• Required action
Retype all of the records shown beneath this task, exactly as they stand.

(Collected data entries)
:::::
**config.mk**
```make
export PLATFORM = sky130hd
export DESIGN_NAME = mir_irq_logic
export DESIGN_NICKNAME = d
export VERILOG_FILES = /design/src/logic/mir_pkg.sv /design/src/logic/mir_sync3.sv /design/src/logic/mir_irq_logic.sv
export SDC_FILE = /design/constraint.sdc
export NUM_CORES = 1
export LEC_CHECK = 0
export BUFFER_PORTS_ARGS = -buffer_cell sky130_fd_sc_hd__buf_2
export CAP_MARGIN = 20
export CORE_MARGIN = 8
export CORE_UTILIZATION = 49
export DETAILED_ROUTE_END_ITERATION = 7
export HOLD_SLACK_MARGIN = 0.06
export PLACE_DENSITY = 0.77
export SLEW_MARGIN = 25
export SYNTH_ARGS = -nofsm -noshare
export SYNTH_HDL_FRONTEND = slang
export SYNTH_SLANG_ARGS = --single-unit
```
**constraint.sdc**
```tcl
create_clock -name clk_in -period 3.9 [get_ports clk_in]
set_input_delay 0.975 -clock clk_in [delete_from_list [all_inputs] [get_ports clk_in]]
set_output_delay 0.975 -clock clk_in [all_outputs]
set_load 0.01 [all_outputs]
```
:::::
• Answer section
**config.mk**
```make
export PLATFORM = sky130hd
export DESIGN_NAME = mir_irq_logic
export DESIGN_NICKNAME = d
export VERILOG_FILES = /design/src/logic/mir_pkg.sv /design/src/logic/mir_sync3.sv /design/src/logic/mir_irq_logic.sv
export SDC_FILE = /design/constraint.sdc
export NUM_CORES = 1
export LEC_CHECK = 0
export BUFFER_PORTS_ARGS = -buffer_cell sky130_fd_sc_hd__buf_2
export CAP_MARGIN = 20
export CORE_MARGIN = 8
export CORE_UTILIZATION = 49
export DETAILED_ROUTE_END_ITERATION = 7
export HOLD_SLACK_MARGIN = 0.06
export PLACE_DENSITY = 0.77
export SLEW_MARGIN = 25
export SYNTH_ARGS = -nofsm -noshare
export SYNTH_HDL_FRONTEND = slang
export SYNTH_SLANG_ARGS = --single-unit
```
**constraint.sdc**
```tcl
create_clock -name clk_in -period 3.9 [get_ports clk_in]
set_input_delay 0.975 -clock clk_in [delete_from_list [all_inputs] [get_ports clk_in]]
set_output_delay 0.975 -clock clk_in [all_outputs]
set_load 0.01 [all_outputs]
```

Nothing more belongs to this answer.